Una sintomatología adicional para este virus deberá añadirse a las ya conocidas, me atrevo a escribir esto, porque ahora todos somos expertos gracias al WhatsApp, al FaceBook y al Twitter.

En esas aplicaciónes está el futuro de la humanidad, absolutamente sintetizada nos llega la información referente a; los síntomas del covid19, a las relaciones internacionales, a los precios del petróleo, a la aplicación de las leyes y a la instauración de los virreinatos.

Todos opinamos de lo que no sabemos, inducidos cierto está, pero tanta información a la mano nos hace dueños de las ideas ajenas, poseedores de un Doctorado en todo y desde luego, factores de comunicación instantánea, porque lo que llega coincide plenamente con lo que creemos y sin pensarlo, ni mucho menos verificarlo, lo reenviamos.

Esa sintomatología adicional se denomina Sentimiento de Grandeza.

No importa desde luego el nivel de educación que se tenga, para los más bajos la respuesta es, “De algo nos tenemos que morir”, para la clase media es, “El comunismo nos está invadiendo”, para los ricos es, “Cuanto voy a ganar con esta crisis”, para los más ricos y ahora sin privilegios es, “Cuando caerá el vejete ese”, y para los políticos encumbrados, “Como aprovecho esto”.

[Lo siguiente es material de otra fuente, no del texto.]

`config.mk`:
```
export PLATFORM = sky130hd
export DESIGN_NAME = sps_serial_port
export DESIGN_NICKNAME = d
export VERILOG_FILES = /design/src/sps_pkg.sv /design/src/sps_serial_port.sv
export SDC_FILE = /design/constraint.sdc
export NUM_CORES = 1
export LEC_CHECK = 0
export BUFFER_PORTS_ARGS = -buffer_cell sky130_fd_sc_hd__buf_2
export CAP_MARGIN = 30
export CORE_MARGIN = 3
export CORE_UTILIZATION = 30
export CTS_BUF_LIST = sky130_fd_sc_hd__clkbuf_2 sky130_fd_sc_hd__clkbuf_4 sky130_fd_sc_hd__clkbuf_8
export CTS_CLUSTER_DIAMETER = 50
export DETAILED_ROUTE_END_ITERATION = 12
export GPL_TIMING_DRIVEN = 0
export PLACE_DENSITY = 0.49
export SYNTH_ARGS = -nofsm -noshare
export SYNTH_HDL_FRONTEND = slang
export SYNTH_SLANG_ARGS = --single-unit
export TNS_END_PERCENT = 5
```
`constraint.sdc`:
```
create_clock -name clk -period 2.2 [get_ports clk]
set_input_delay 0.33 -clock clk [delete_from_list [all_inputs] [get_ports clk]]
set_output_delay 0.33 -clock clk [all_outputs]
set_load 0.1 [all_outputs]
```
**src/logic/wdp_pkg.sv**
```systemverilog
`default_nettype none

// ---------------------------------------------------------------
// watchdog with shared prescaler: constants
// ---------------------------------------------------------------
package wdp_pkg;

	// ---------------------------------------------------------------
	// clock and time-out figures
	// ---------------------------------------------------------------
	localparam int CLK_FREQ_HZ      = 10_000_000;
	localparam int WDT_PERIOD_US    = 18_000;                             // nominal period, no prescaler
	localparam int CYCLES_PER_US    = CLK_FREQ_HZ / 1_000_000;
	localparam int WDT_BASE_CYCLES  = WDT_PERIOD_US * CYCLES_PER_US;      // 180000 cycles
	localparam int BASE_CNT_W       = 24;
	localparam int POST_CNT_W       = 7;                                  // up to 1:128
	localparam int RESET_PULSE_CYCLES = 1;

	// ---------------------------------------------------------------
	// register byte offsets
	// ---------------------------------------------------------------
	localparam logic [7:0] OFS_CONFIG = 8'h00;                            // timer_prescale_config
	localparam logic [7:0] OFS_CMD    = 8'h04;
	localparam logic [7:0] OFS_STATUS = 8'h08;
	localparam logic [7:0] OFS_MASK   = 8'h0C;
	localparam logic [7:0] OFS_COUNT  = 8'h10;
	localparam int         ADDR_W     = 8;

	// ---------------------------------------------------------------
	// configuration register layout
	// ---------------------------------------------------------------
	localparam int         CFG_W          = 8;
	localparam int         CFG_ASSIGN_BIT = 3;                            // prescaler_assign_flag
	localparam int         CFG_RATIO_LSB  = 0;                            // prescale_ratio_bit2..0
	localparam int         CFG_RATIO_W    = 3;
	localparam logic [7:0] CFG_RESET      = 8'hFF;

	// ---------------------------------------------------------------
	// command register bits
	// ---------------------------------------------------------------
	localparam int CMD_CLEAR_BIT = 0;                                     // clear_watchdog_instr
	localparam int CMD_SLEEP_BIT = 1;

	// ---------------------------------------------------------------
	// status and mask layout
	// ---------------------------------------------------------------
	localparam int EV_W         = 3;
	localparam int EV_TIMEOUT   = 0;
	localparam int EV_WAKE      = 1;
	localparam int EV_SLEEP     = 2;
	localparam logic [2:0] MASK_RESET = 3'h0;

	// ---------------------------------------------------------------
	// count register layout
	// ---------------------------------------------------------------
	localparam int CNT_POST_LSB  = 24;
	localparam int CNT_SLEEP_BIT = 31;

	// ---------------------------------------------------------------
	// power states
	// ---------------------------------------------------------------
	typedef enum logic {
		WDP_RUN,
		WDP_SLEEP
	} wdp_power_e;

endpackage

`default_nettype wire

```
**src/logic/wdp_watchdog.sv**
```systemverilog
// The implementer's own choices: the register offsets and the APB interface to the registers.
`default_nettype none

// Notes on behaviour
// - without prescaler, the interval from clear to time-out is nominally 18 ms.
// - software assigns the shared prescaler to the watchdog, ratio up to 1:128.
// - counter expiry issues a full device reset.
// - clear-watchdog instruction zeroes the counter and the assigned prescaler.
// - sleep instruction zeroes the counter and the assigned prescaler too.
// - a time-out while asleep wakes the device through a reset.
// - configuration bit 3 is the assignment flag, bits 2..0 the ratio field.
// - configuration loads all ones on every reset, so prescaler max on watchdog.

module wdp_watchdog #(
	parameter int BASE_CYCLES = wdp_pkg::WDT_BASE_CYCLES
) (
	// clock and reset
	input  wire logic        pclk,
	input  wire logic        presetn,
	// apb slave
	input  wire logic        psel,
	input  wire logic        penable,
	input  wire logic        pwrite,
	input  wire logic [31:0] paddr,
	input  wire logic [31:0] pwdata,
	input  wire logic [3:0]  pstrb,
	output logic             pready,
	output logic [31:0]      prdata,
	output logic             pslverr,
	// system side
	output logic             device_reset,
	output logic             asleep,
	output logic             irq
);

	// ---------------------------------------------------------------
	// local constants
	// ---------------------------------------------------------------
	localparam int                           BW        = wdp_pkg::BASE_CNT_W;
	localparam int                           PW        = wdp_pkg::POST_CNT_W;
	localparam int                           EW        = wdp_pkg::EV_W;
	localparam logic [BW-1:0]                BASE_LAST = BW'(BASE_CYCLES - 1);
	localparam logic [PW-1:0]                POST_ONE  = PW'(1);
	localparam logic [BW-1:0]                BASE_ONE  = BW'(1);

	// ---------------------------------------------------------------
	// state
	// ---------------------------------------------------------------
	logic [wdp_pkg::CFG_W-1:0] timer_prescale_config;
	logic [BW-1:0]             base_cnt;
	logic [PW-1:0]             post_cnt;
	logic [EW-1:0]             status;
	logic [EW-1:0]             mask;
	wdp_pkg::wdp_power_e       power;
	logic                      rst_pulse;

	// ---------------------------------------------------------------
	// apb decode
	// ---------------------------------------------------------------
	wire logic [7:0] reg_addr;
	wire logic       setup_phase;
	wire logic       access_done;
	wire logic       wr_done;
	wire logic       rd_done;
	wire logic       hit_config;
	wire logic       hit_cmd;
	wire logic       hit_status;
	wire logic       hit_mask;
	wire logic       hit_count;
	wire logic       addr_mapped;

	// address and phase decode
	assign reg_addr    = paddr[7:0];
	assign setup_phase = psel & ~penable;
	assign access_done = psel & penable & pready;
	assign wr_done     = access_done & pwrite;
	assign rd_done     = access_done & ~pwrite;
	assign hit_config  = (reg_addr == wdp_pkg::OFS_CONFIG);
	assign hit_cmd     = (reg_addr == wdp_pkg::OFS_CMD);
	assign hit_status  = (reg_addr == wdp_pkg::OFS_STATUS);
	assign hit_mask    = (reg_addr == wdp_pkg::OFS_MASK);
	assign hit_count   = (reg_addr == wdp_pkg::OFS_COUNT);
	assign addr_mapped = (paddr[31:8] == 24'h000000) &
	                     (hit_config | hit_cmd | hit_status | hit_mask | hit_count);

	// ---------------------------------------------------------------
	// instruction strobes from the command register
	// ---------------------------------------------------------------
	wire logic cmd_write;
	wire logic clear_watchdog_instr;
	wire logic sleep_instr;

	// byte lane 0 must be enabled for a command to count
	assign cmd_write            = wr_done & hit_cmd & addr_mapped & pstrb[0];
	assign clear_watchdog_instr = cmd_write & pwdata[wdp_pkg::CMD_CLEAR_BIT];
	assign sleep_instr          = cmd_write & pwdata[wdp_pkg::CMD_SLEEP_BIT];

	// ---------------------------------------------------------------
	// configuration fields
	// ---------------------------------------------------------------
	wire logic                            prescaler_assign_flag;
	wire logic [wdp_pkg::CFG_RATIO_W-1:0] prescale_ratio;
	wire logic [PW-1:0]                   post_last;

	// field extraction from the configuration register
	assign prescaler_assign_flag = timer_prescale_config[wdp_pkg::CFG_ASSIGN_BIT];
	assign prescale_ratio        = timer_prescale_config[wdp_pkg::CFG_RATIO_LSB +: wdp_pkg::CFG_RATIO_W];
	// ratio n gives 2**n base periods per time-out
	assign post_last             = PW'((POST_ONE << prescale_ratio) - POST_ONE);

	// ---------------------------------------------------------------
	// time base and prescaler stepping
	// ---------------------------------------------------------------
	wire logic base_wrap;
	wire logic post_wrap;
	wire logic timeout;
	wire logic restart;

	// base counter spans one nominal period
	assign base_wrap = (base_cnt == BASE_LAST);
	// prescaler only lengthens the period when assigned
	assign post_wrap = ~prescaler_assign_flag | (post_cnt == post_last);
	assign timeout   = base_wrap & post_wrap;
	// instructions restart counter and the assigned prescaler
	assign restart   = clear_watchdog_instr | sleep_instr;

	// ---------------------------------------------------------------
	// next values of the counters
	// ---------------------------------------------------------------
	logic [BW-1:0] next_base_cnt;
	logic [PW-1:0] next_post_cnt;

	// a time-out resets the device, so counting starts over too
	always_comb begin
		next_base_cnt = base_cnt + BASE_ONE;
		next_post_cnt = post_cnt;
		if (restart || timeout) begin
			next_base_cnt = '0;
			next_post_cnt = '0;
		end else if (base_wrap) begin
			next_base_cnt = '0;
			if (prescaler_assign_flag) begin
				next_post_cnt = post_cnt + POST_ONE;
			end
		end
	end

	// counter registers
	always_ff @(posedge pclk or negedge presetn) begin
		if (!presetn) begin
			base_cnt <= '0;
			post_cnt <= '0;
		end else begin
			base_cnt <= next_base_cnt;
			post_cnt <= next_post_cnt;
		end
	end

	// ---------------------------------------------------------------
	// configuration register
	// ---------------------------------------------------------------
	wire logic cfg_write;

	assign cfg_write = wr_done & hit_config & addr_mapped & pstrb[0];

	// reloads all ones on power-on and on a watchdog reset
	always_ff @(posedge pclk or negedge presetn) begin
		if (!presetn) begin
			timer_prescale_config <= wdp_pkg::CFG_RESET;
		end else if (timeout) begin
			timer_prescale_config <= wdp_pkg::CFG_RESET;
		end else if (cfg_write) begin
			timer_prescale_config <= pwdata[wdp_pkg::CFG_W-1:0];
		end
	end

	// ---------------------------------------------------------------
	// power state
	// ---------------------------------------------------------------
	wdp_pkg::wdp_power_e next_power;

	// sleep is left only by a reset, here the watchdog one
	always_comb begin
		next_power = power;
		unique case (power)
			wdp_pkg::WDP_RUN: begin
				if (sleep_instr && !timeout) begin
					next_power = wdp_pkg::WDP_SLEEP;
				end
			end
			wdp_pkg::WDP_SLEEP: begin
				if (timeout) begin
					next_power = wdp_pkg::WDP_RUN;
				end
			end
		endcase
	end

	// power state register
	always_ff @(posedge pclk or negedge presetn) begin
		if (!presetn) begin
			power <= wdp_pkg::WDP_RUN;
		end else begin
			power <= next_power;
		end
	end

	// ---------------------------------------------------------------
	// device reset pulse
	// ---------------------------------------------------------------
	// one cycle per expiry, awake or asleep
	always_ff @(posedge pclk or negedge presetn) begin
		if (!presetn) begin
			rst_pulse <= 1'b0;
		end else begin
			rst_pulse <= timeout;
		end
	end

	// ---------------------------------------------------------------
	// event status, read-to-clear
	// ---------------------------------------------------------------
	wire logic [EW-1:0] ev_set;
	wire logic          status_read;

	assign ev_set[wdp_pkg::EV_TIMEOUT] = timeout;
	assign ev_set[wdp_pkg::EV_WAKE]    = timeout & (power == wdp_pkg::WDP_SLEEP);
	assign ev_set[wdp_pkg::EV_SLEEP]   = sleep_instr;
	assign status_read                 = rd_done & hit_status & addr_mapped;

	// one sticky bit per event; a new event beats the read clear
	genvar gi;
	generate
		for (gi = 0; gi < EW; gi++) begin : g_status
			always_ff @(posedge pclk or negedge presetn) begin
				if (!presetn) begin
					status[gi] <= 1'b0;
				end else if (ev_set[gi]) begin
					status[gi] <= 1'b1;
				end else if (status_read) begin
					status[gi] <= 1'b0;
				end
			end
		end
	endgenerate

	// ---------------------------------------------------------------
	// mask register
	// ---------------------------------------------------------------
	wire logic mask_write;

	assign mask_write = wr_done & hit_mask & addr_mapped & pstrb[0];

	// enables per status bit
	always_ff @(posedge pclk or negedge presetn) begin
		if (!presetn) begin
			mask <= wdp_pkg::MASK_RESET;
		end else if (mask_write) begin
			mask <= pwdata[EW-1:0];
		end
	end

	// ---------------------------------------------------------------
	// read data selection
	// ---------------------------------------------------------------
	wire logic [31:0] count_word;
	wire logic [31:0] next_rdata;

	// counter view with sleep flag on top
	assign count_word = {(power == wdp_pkg::WDP_SLEEP), post_cnt, base_cnt};
	// configuration is write-only and reads as zero
	assign next_rdata = (!addr_mapped) ? 32'h00000000 :
	                    hit_status     ? {29'h00000000, status} :
	                    hit_mask       ? {29'h00000000, mask} :
	                    hit_count      ? count_word :
	                                     32'h00000000;

	// ---------------------------------------------------------------
	// apb answer: one wait-free access cycle after setup
	// ---------------------------------------------------------------
	always_ff @(posedge pclk or negedge presetn) begin
		if (!presetn) begin
			pready  <= 1'b0;
			prdata  <= 32'h00000000;
			pslverr <= 1'b0;
		end else begin
			pready  <= setup_phase;
			prdata  <= (setup_phase && !pwrite) ? next_rdata : 32'h00000000;
			pslverr <= setup_phase & ~addr_mapped;
		end
	end

	// ---------------------------------------------------------------
	// system outputs
	// ---------------------------------------------------------------
	wire logic next_irq;

	// level while any unmasked status bit is set
	assign next_irq = |(status & mask);

	// registered outputs
	always_ff @(posedge pclk or negedge presetn) begin
		if (!presetn) begin
			irq          <= 1'b0;
			asleep       <= 1'b0;
			device_reset <= 1'b0;
		end else begin
			irq          <= next_irq;
			asleep       <= (next_power == wdp_pkg::WDP_SLEEP);
			device_reset <= rst_pulse;
		end
	end

endmodule

`default_nettype wire
```
**config.mk**
```make
export PLATFORM = sky130hd
export DESIGN_NAME = wdp_watchdog
export DESIGN_NICKNAME = d
export VERILOG_FILES = /design/src/logic/wdp_pkg.sv /design/src/logic/wdp_watchdog.sv
export SDC_FILE = /design/constraint.sdc
export NUM_CORES = 1
export LEC_CHECK = 0
export ABC_AREA = 1
export BUFFER_PORTS_ARGS = -buffer_cell sky130_fd_sc_hd__buf_2
export CORE_MARGIN = 3
export CORE_UTILIZATION = 40
export CTS_BUF_LIST = sky130_fd_sc_hd__clkbuf_4
export CTS_CLUSTER_SIZE = 40
export DETAILED_ROUTE_END_ITERATION = 10
export PLACE_DENSITY = 0.66
export SKIP_LAST_GASP = 1
export SYNTH_ARGS = -nofsm -noshare
export SYNTH_HDL_FRONTEND = slang
export SYNTH_SLANG_ARGS = --single-unit
export TNS_END_PERCENT = 5
```
**constraint.sdc**
```tcl
create_clock -name pclk -period 1.6 [get_ports pclk]
set_input_delay 0.16 -clock pclk [delete_from_list [all_inputs] [get_ports pclk]]
set_output_delay 0.16 -clock pclk [all_outputs]
set_load 0.1 [all_outputs]
```
After elaboration in Yosys (flattened, before gate mapping)
Index checks and enable logic that the tools add are counted.

Logic and storage cells: 92. Output and inout port bits: 37. Register bits after elaboration: 79.

Bitwise logic cells: 34. Mux-type cells: 19. Add/sub/neg operators: 3. Eq/ne operators: 6. Shift operators: 1. Reduce and logical (&&, ||, !) cells: 15.

Operators with widths (count): $mux W32 (5); $mux W24 (2); $add A24 B1 Y24 const B (1); $eq A24 B18 Y1 const B (1); $logic_not A24 Y1 (1); $and A1 B1 Y1 (22); $mux W7 (3); $eq A8 B4 Y1 const B (2); $reduce_bool A2 Y1 (6); $eq A8 B3 Y1 const B (1); $eq A8 B5 Y1 const B (1); $logic_not A8 Y1 (1); $mux W4 (2); $add A7 B1 Y7 const B (1); $eq A7 B7 Y1 (1); $shl A1 B3 Y7 const A (1); $sub A7 B1 Y7 const B (1); $mux W1 (6); $or A1 B1 Y1 (6); $not A1 Y1 (5); $and A3 B3 Y3 (1); $reduce_or A3 Y1 (1); $logic_and A1 B1 Y1 (2); $logic_not A1 Y1 (2); 3 further kinds (3).

Logic depth before layout (Yosys ltp)
Gate-level depths: netlist of run 1.

Depth after elaboration: 13. Mapped depth: 12. Gate-level depth less buffers: 12.

Worst setup path before layout of run 1
OpenSTA, ideal clock, no wires.

Kind: flip-flop to flip-flop. Start point: register pready. End point: register post_cnt[1]. Period minus slack after synthesis: 2055 ps. Arrival time: 1930 ps. Setup time: 125 ps. Setup slack: -455 ps. Stages on the path, launching flop included: 9. Path buffers: 1. Path through: dfrtp_1 -> nand3_1 -> nor2_1 -> inv_1 -> nor2_1 -> o211ai_2 -> nand2_4 -> buf_6 -> o22ai_2.

Longest elaborated chain between the ends: 10. Elaborated cells between the ends (all ways): 13. Classes of those cells: mux: 1; bitwise: 8; reduce/logical: 4.

RTL lines: start, declared (RTL line wdp_watchdog.sv:27) `output logic pready,`; start signal, assigned (RTL line wdp_watchdog.sv:287) `pready <= setup_phase;`; $and A1 B1 Y1 * (RTL line wdp_watchdog.sv:75) `assign access_done = psel & penable & pready;`; $and A1 B1 Y1 * (RTL line wdp_watchdog.sv:76) `assign wr_done = access_done & pwrite;`; $and A1 B1 Y1 * (3 in series) (RTL line wdp_watchdog.sv:94) `assign cmd_write = wr_done & hit_cmd & addr_mapped & pstrb[0];`; $and A1 B1 Y1 (on tied branches) (RTL line wdp_watchdog.sv:95, wdp_watchdog.sv:96); $or A1 B1 Y1 * (RTL line wdp_watchdog.sv:125) `assign restart = clear_watchdog_instr | sleep_instr;`; $logic_or A1 B1 Y1 * (RTL line wdp_watchdog.sv:137) `if (restart || timeout) begin`; $reduce_bool A2 Y1 (no source line); $reduce_and A2 Y1 (no source line); end signal, assigned (RTL line wdp_watchdog.sv:155) `post_cnt <= next_post_cnt;`; end, declared (RTL line wdp_watchdog.sv:51) `logic [PW-1:0] post_cnt;`.

Mark *: on every way between the ends. The rest lies on a longest branch, timed or not. A chain may end at the register's enable or synchronous reset.

Final worst setup path of run 1
Start point: register base_cnt[11]. End point: register base_cnt[22].

Longest elaborated chain between the ends: 4. Elaborated cells between the ends (all ways): 6. Classes of those cells: add/sub: 1; eq/ne: 1; mux: 2; bitwise: 1; reduce/logical: 1.

RTL lines: start, declared (RTL line wdp_watchdog.sv:50) `logic [BW-1:0] base_cnt;`; start signal, assigned (RTL line wdp_watchdog.sv:154) `base_cnt <= next_base_cnt;`; branches (longest 3 deep; another with $add A24 B1 Y24); $mux W24 * (RTL line wdp_watchdog.sv:137); named net next_base_cnt[22] (RTL line wdp_watchdog.sv:130) `logic [BW-1:0] next_base_cnt;`.

Mark *: on every way through the listed nets, which the timed path passes.

==> qor.csv, run 1 <==
metric;value;unit
CTS H-tree lvls;3;
Pwr Density;686.2;nW/µm²
Congestion Overflow GR;0;
Inserted Clock Buffers;9;
Post-synth EDFFs;0;
Slew HR;68.24;%
area leader, netlist;dfrtp_1;
DP Wirelength;7.969;mm
post-synthesis sequential area ratio;49.25;%
Slew Limit Fails;0;
Hold Path Stages;3;
critical path arrival;1.99;ns
Iter 0 DRT Violations;141;
antenna violations before repair;0;
Synth Flop Type;dfrtp_1;
drt via density;4.881;
row count;35;
Layout Nets;697;
critical path class;flip-flop to flip-flop;
final hold violation count;0;
die area;11300;µm²
boundary pin count;110;
Yosys warning total;0;
commonest non-fill, non-tap cell in the layout;nand2_1;
TritonRoute pass-1 iters;5;
post-synthesis cell count;478;
Synth cell types;34;
crit share post-route;104.0;%
Setup WS post-layout;-0.06442;ns
Critical Path Source Type;flip-flop;
ranking of synthesized cells by area;dfrtp_1 (47%), nand2_1 (8.9%), nor2_1 (6.3%);
Setup TNS;-0.6262;ns
CTS sink cnt;79;
drt drc;0;
Synth async-reset ratio;100.0;%
Multi-input gate area;1805;µm²
max_cap viols;0;
WP data required;1.92;ns
largest net degree at the start of global routing;35;
Synthesized Nets;553;
worst-skew pair later-pin latency;0.43;ns
routed wire length;10.31;mm
final setup vio count;17;
depth of the most critical reg-to-reg path;7;
Worst Skew;0.01569;ns
GPL Wtd Cong;0.9052;
Post-Syn Area;4024;µm²
Synth Area per Inst;8.418;µm²
Worst-path clk slew;0.13;ns
Final ANT Viol Nets;0;
worst-margin pin slew;0.4720;ns
WL/cell;13.63;µm
post-synthesis sequential element count;79;
failing checks;negative setup slack;
Die W;106.3;µm
Hold Path Class;input pin to flip-flop;
Core Area;9503;µm²
vias in the first global route;3815;
layout cells sized above 1;32.85;%
Die Ht;106.3;µm
first-pass GRT wire length;17.54;mm
Max Root-Sink Buffers;2;
filler cell count;882;
Starting Density;42.34;%
RSZ-0062 raised after global routing;true;
Max Fanout on Critical Path;7;
fin util;55.72;%
Register Area;1986;µm²
worst vdd ir;0.3129;mV
CTS tree;done;
area growth from synthesis to layout;31.59;%
Antenna diodes;0;
gr usage total;19.22;%
clk root buf;clkbuf_4;
maximum clock rate;600.8;MHz
leak pwr;2.736;nW
PortBufs;78;
vias;3690;
Final min period;1.664;ns
share of the synthesized area in the top cell type;46.64;%
Critical Path End Type;flip-flop;
most frequent cells in the layout;nand2_1 (94), buf_2 (77), dfrtp_1 (74), nor2_1 (64), inv_1 (60);
outcome;finished, violations left;
## Yosys cell counts (5+ instances only)
master	count
a21oi_1	5
dfrtp_1	75
inv_1	61
nand2_1	95
nand2_2	6
nand3_1	28
nand3_2	5
nand4_1	11
nor2_1	67
nor2_4	6
nor3_1	31
nor3_2	12
nor4_1	9
o21ai_0	13
xor2_1	11
## metal layers
layer / track usage (%) / vias to the layer above / share of wire (%)
li1: - / 1840 / -
met1: 23.13 / 1742 / 42
met2: 33.85 / 86 / 52
met3: 4.614 / 22 / 4.1
met4: 6.013 / 0 / 2.1
met5: 0 / - / 0
## area by class of cell
class / count / area share (%)
multi-input combinational: 328 / 34.10
clock inverter: 7 / 2.103
tap: 129 / 3.048
timing repair buffer: 140 / 17.44
clock buffer: 9 / 1.276
sequential: 79 / 37.50
inverter: 64 / 4.537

Algo sucede con el gobernador de Ustedes, aquí en Tamaulipas cada día le abonan más al enfrentamiento con la federación y al desconocimiento de las instituciones, basta leer el último decreto publicado el jueves 23 de abril para entender la magnitud de la intención.

Por principios de cuentas, el decreto emitido es para las reglas de operación del fondo establecido por la crisis por la pandemia, pero con una intención desproporcionada el gobernador de Ustedes añade y establece un Acuerdo Gubernamental, cuya figura jurídica resulta de ínfimo valor, pero que al incluirla en el decreto nos obliga a recurrir al Amparo Constitucional.

Ya me veo como “El Palillo”, famoso comediante del siglo pasado, ejerciendo mi labor con un amparo en el bolsillo. Todo provocado porque a alguien se le ocurrió una gran idea, grandotota.

Lo más valioso que tenemos los mexicanos es la Patria, para conservarla, debemos de respetar la Constitución General de la República, de donde derivan todas las leyes, pero además a la que está sujeta la Constitución Política del Estado de Tamaulipas.

Este Acuerdo Gubernamental carece de todos las dimensiones jurídicas equiparables a una legislación, no tiene pues valor jurídico alguno, pues violenta el Articulo 29 de la Constitución General, ya que la desaparición de las garantías individuales no le compete a él.

Sin embargo su atrevimiento a publicarlo, nos obliga a quienes ejercemos la libertad de expresión a buscar el amparo de la justicia, no por capricho sino por congruencia ante las acciones de gobierno que atentan contra los derechos constitucionales.

Un Estado de la República Mexicana no es soberano, es autónomo pero sujeto un Pacto Federal, al que a todas luces pretende desconocer sin los procedimientos adecuados, imponiendo su voluntad y capricho, a todos los ciudadanos que habitamos Tamaulipas.

Como en lo particular me siento agraviado en mis derechos constitucionales de libre tránsito, en mis derechos de asociación, de reunión y de expresión, lo cual flagrantemente viola mis garantías individuales, tendré que solicitar la restitución de ellos.

Resulta muy grave la emisión del Decreto, resulta muy intimidante el texto escrito, resulta preocupante el video difundido en redes sociales, donde con una actitud retadora a sus gobernados, toma decisiones que violan los derechos de los habitantes de Tamaulipas, si Usted se lo permite a su gobernador estimado lector, estará avalando la violación de la Constitución General de la Republica, estará perdiendo sus garantías individuales y estará dando por sentado, que Usted avala la separación del estado y la creación de un Virreinato en nuestra Patria.

Si Usted es amigo del gobernador, dígale que esto trae Truco, recomiéndele que no les haga caso a los asesores externos, sobre todo cuando le lleven, algunas IDEOTAS.